Now we can perform random undersampling and oversampling like this:

 num_0 = len(X[X['target']==0]) num_1 = len(X[X['target']==1]) print(num_0,num_1) #   undersampled_data = pd.concat([ X[X['target']==0].sample(num_1) , X[X['target']==1] ]) print(len(undersampled_data)) #   oversampled_data = pd.concat([ X[X['target']==0] , X[X['target']==1].sample(num_0, replace=True) ]) print(len(oversampled_data)) ------------------------------------------------------------ OUTPUT: 90 10 20 180 

Andersampling and oversampling using imbalanced-learn

imbalanced-learn (imblearn) is a python library for dealing with the problems of unbalanced datasets.

It contains several different methods for resampling.

a. Andersampling using Tomek Links:

One of the methods provided is called Tomek Links. “Links” in this case are pairs of elements from different classes that are nearby.

Using the algorithm, we will eventually remove the pair element from the larger set, which will allow the classifier to work out better.

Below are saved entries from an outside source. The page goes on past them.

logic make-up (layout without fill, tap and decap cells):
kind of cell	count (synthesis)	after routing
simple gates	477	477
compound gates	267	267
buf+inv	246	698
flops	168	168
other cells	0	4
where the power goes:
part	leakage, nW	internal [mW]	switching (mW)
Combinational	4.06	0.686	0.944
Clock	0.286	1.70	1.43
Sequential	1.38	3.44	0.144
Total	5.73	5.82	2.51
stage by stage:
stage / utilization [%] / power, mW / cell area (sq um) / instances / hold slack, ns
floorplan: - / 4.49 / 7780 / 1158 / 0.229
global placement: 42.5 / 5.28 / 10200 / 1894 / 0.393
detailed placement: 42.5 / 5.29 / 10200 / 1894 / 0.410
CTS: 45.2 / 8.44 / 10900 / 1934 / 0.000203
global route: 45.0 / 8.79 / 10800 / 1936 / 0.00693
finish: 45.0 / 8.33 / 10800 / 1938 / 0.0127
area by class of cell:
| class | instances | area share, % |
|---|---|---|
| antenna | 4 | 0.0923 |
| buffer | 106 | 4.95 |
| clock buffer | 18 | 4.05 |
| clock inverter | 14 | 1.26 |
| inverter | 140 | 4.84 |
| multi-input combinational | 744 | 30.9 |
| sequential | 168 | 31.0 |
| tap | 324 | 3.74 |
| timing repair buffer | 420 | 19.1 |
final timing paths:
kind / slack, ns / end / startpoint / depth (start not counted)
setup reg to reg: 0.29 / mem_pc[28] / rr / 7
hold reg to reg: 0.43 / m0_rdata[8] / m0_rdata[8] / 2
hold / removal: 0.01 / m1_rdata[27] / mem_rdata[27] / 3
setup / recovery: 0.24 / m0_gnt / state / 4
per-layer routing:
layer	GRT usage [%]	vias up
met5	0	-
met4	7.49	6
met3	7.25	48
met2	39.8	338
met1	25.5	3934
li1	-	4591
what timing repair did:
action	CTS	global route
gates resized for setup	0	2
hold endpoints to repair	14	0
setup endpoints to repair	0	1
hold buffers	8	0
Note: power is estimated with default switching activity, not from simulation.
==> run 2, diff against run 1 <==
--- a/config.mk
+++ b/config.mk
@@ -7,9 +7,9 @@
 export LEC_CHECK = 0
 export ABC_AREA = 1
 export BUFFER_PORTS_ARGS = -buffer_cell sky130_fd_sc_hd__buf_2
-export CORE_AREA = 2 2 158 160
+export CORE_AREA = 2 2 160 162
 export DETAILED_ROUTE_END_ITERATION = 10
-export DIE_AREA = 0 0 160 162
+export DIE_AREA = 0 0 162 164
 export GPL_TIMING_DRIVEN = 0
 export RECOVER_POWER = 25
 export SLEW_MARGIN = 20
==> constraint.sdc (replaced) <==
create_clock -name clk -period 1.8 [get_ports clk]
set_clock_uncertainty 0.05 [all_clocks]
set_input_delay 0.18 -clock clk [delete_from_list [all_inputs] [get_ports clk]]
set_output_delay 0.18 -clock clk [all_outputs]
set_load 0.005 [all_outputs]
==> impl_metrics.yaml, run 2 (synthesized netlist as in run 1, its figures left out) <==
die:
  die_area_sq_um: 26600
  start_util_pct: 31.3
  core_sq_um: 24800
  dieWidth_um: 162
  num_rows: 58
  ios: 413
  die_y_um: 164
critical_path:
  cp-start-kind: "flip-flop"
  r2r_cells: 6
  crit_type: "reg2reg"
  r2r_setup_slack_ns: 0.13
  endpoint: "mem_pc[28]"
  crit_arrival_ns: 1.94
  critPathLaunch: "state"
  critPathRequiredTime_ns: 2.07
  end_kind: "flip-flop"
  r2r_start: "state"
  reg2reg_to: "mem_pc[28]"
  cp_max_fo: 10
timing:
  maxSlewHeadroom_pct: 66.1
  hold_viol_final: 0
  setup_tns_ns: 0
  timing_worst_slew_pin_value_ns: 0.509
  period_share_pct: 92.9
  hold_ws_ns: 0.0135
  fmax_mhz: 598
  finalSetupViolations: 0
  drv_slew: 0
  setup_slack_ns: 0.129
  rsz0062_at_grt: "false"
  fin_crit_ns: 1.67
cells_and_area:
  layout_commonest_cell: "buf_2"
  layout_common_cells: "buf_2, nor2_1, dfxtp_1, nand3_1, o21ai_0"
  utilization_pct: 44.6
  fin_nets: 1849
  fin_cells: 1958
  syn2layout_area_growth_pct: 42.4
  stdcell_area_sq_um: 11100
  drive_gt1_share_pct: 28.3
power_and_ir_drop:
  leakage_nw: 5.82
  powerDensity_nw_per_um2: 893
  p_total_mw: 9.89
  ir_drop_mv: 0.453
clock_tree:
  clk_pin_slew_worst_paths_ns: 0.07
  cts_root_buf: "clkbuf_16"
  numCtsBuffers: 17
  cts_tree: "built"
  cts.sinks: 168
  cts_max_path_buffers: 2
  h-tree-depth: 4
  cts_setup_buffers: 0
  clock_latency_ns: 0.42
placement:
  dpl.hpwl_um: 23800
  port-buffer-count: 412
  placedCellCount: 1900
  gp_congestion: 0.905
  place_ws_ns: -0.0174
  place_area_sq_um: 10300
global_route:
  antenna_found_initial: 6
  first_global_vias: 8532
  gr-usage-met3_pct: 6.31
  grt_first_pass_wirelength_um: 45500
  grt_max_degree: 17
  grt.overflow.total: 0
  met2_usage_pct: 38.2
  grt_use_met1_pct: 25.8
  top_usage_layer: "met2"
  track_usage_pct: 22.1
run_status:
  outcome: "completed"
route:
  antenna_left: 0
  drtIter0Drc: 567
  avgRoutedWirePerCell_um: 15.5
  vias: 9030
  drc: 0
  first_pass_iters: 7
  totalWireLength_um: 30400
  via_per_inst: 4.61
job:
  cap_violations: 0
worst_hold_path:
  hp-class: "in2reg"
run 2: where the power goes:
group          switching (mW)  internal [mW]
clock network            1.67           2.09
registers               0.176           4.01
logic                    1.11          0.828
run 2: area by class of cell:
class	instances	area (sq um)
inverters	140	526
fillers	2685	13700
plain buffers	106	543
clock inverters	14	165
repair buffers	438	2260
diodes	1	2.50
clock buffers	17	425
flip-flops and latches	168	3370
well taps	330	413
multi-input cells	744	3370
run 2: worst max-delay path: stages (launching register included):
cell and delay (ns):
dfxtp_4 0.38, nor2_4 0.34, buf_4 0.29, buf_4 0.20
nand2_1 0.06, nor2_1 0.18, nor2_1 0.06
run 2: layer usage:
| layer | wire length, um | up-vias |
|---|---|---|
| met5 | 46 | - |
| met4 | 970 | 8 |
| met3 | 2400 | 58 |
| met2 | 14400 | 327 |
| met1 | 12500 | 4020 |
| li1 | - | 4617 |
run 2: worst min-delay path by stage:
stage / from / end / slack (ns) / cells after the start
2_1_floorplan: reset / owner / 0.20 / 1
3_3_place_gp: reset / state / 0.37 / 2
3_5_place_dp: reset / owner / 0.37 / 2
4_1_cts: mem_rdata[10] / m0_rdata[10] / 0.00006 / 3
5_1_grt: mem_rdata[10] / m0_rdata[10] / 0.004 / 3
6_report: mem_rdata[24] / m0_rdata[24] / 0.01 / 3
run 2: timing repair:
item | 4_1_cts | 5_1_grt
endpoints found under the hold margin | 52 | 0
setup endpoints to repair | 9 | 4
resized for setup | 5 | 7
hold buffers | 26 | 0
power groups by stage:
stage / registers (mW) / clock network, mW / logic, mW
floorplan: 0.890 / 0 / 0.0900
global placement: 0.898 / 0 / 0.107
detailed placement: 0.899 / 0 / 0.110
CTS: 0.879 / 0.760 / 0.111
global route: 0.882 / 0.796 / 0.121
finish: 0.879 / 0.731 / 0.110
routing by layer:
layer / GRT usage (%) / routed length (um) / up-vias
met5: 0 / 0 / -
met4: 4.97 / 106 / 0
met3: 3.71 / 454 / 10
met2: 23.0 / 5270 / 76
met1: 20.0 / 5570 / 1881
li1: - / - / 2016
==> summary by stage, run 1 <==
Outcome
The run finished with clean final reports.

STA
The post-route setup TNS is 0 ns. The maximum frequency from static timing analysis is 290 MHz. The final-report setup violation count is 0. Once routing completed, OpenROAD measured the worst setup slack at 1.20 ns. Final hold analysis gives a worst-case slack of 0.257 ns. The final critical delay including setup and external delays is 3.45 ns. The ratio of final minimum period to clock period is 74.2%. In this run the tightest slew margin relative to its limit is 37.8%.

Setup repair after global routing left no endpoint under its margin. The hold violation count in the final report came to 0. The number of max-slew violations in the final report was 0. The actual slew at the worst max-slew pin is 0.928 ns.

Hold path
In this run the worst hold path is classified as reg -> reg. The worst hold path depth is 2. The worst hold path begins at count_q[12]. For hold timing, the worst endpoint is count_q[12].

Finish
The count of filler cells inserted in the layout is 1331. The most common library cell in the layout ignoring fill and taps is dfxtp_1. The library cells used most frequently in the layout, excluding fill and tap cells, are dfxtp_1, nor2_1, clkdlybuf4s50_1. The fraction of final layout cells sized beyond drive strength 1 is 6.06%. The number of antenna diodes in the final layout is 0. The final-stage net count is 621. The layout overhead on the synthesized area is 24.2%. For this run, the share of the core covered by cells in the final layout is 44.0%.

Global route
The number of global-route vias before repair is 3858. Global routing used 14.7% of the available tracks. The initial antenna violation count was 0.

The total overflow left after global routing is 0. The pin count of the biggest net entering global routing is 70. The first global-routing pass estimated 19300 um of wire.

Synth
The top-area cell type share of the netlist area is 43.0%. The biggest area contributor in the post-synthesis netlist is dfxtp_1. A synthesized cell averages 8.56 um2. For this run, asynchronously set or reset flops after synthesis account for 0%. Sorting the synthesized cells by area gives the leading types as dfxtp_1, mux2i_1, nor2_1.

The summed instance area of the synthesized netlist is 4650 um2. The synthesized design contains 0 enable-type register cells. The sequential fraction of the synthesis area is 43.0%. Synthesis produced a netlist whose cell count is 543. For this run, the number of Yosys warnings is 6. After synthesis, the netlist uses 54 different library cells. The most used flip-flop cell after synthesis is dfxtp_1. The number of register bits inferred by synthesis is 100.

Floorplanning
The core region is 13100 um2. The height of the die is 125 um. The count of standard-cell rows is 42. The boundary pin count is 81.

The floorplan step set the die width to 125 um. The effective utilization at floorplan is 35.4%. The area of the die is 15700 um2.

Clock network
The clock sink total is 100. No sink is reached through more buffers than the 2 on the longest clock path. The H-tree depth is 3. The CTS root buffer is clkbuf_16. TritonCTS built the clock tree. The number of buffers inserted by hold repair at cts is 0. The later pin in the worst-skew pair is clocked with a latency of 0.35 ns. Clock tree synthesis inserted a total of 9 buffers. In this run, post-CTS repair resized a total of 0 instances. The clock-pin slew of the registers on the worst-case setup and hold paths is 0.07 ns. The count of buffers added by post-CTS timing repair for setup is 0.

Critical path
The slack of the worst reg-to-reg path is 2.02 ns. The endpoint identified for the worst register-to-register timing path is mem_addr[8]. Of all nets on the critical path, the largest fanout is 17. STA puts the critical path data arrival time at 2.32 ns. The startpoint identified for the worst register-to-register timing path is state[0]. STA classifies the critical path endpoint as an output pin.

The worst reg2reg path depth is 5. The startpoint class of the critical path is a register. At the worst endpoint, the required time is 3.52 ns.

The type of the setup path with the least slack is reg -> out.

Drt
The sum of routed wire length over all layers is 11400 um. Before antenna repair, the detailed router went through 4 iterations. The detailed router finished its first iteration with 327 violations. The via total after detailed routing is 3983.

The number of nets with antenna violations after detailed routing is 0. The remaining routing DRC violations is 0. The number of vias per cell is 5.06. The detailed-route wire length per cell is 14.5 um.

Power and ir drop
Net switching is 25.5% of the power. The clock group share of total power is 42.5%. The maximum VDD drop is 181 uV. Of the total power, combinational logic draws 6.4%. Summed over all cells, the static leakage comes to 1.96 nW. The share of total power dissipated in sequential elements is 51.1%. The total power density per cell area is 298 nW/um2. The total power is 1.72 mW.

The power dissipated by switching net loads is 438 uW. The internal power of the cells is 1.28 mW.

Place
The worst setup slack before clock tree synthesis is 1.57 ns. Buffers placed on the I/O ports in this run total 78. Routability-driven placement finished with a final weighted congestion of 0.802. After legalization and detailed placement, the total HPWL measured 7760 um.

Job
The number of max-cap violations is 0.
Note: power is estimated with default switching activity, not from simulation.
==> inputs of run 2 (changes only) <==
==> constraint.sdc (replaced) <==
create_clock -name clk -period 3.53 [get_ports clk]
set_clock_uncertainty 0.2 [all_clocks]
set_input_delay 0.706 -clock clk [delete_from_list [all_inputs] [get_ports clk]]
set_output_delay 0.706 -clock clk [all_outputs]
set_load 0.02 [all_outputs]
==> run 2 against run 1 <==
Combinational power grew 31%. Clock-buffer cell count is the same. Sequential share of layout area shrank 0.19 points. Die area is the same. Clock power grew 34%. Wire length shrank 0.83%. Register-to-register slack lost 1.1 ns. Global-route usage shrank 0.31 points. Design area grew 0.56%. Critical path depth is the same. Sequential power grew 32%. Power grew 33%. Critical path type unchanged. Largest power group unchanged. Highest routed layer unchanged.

 from imblearn.under_sampling import TomekLinks tl = TomekLinks(return_indices=True, ratio='majority') X_tl, y_tl, id_tl = tl.fit_sample(X, y) 

b. Oversampling with SMOTE:

In SMOTE (Synthesis Minority Oversampling Method), we create elements in close proximity to existing ones in a smaller set.

 from imblearn.over_sampling import SMOTE smote = SMOTE(ratio='minority') X_sm, y_sm = smote.fit_sample(X, y) 

But in imblearn there are other methods of undersampling (Cluster Centroids, NearMiss, etc.) and oversampling (ADASYN and bSMOTE), which can also be useful.

Conclusion

Algorithms are the blood of data science.

Sampling is one of the most important areas in working with data, and only a superficial overview is given above.

A well-chosen sampling strategy can pull the whole project along. Selected poorly lead to erroneous results. Therefore, the choice must be made wisely.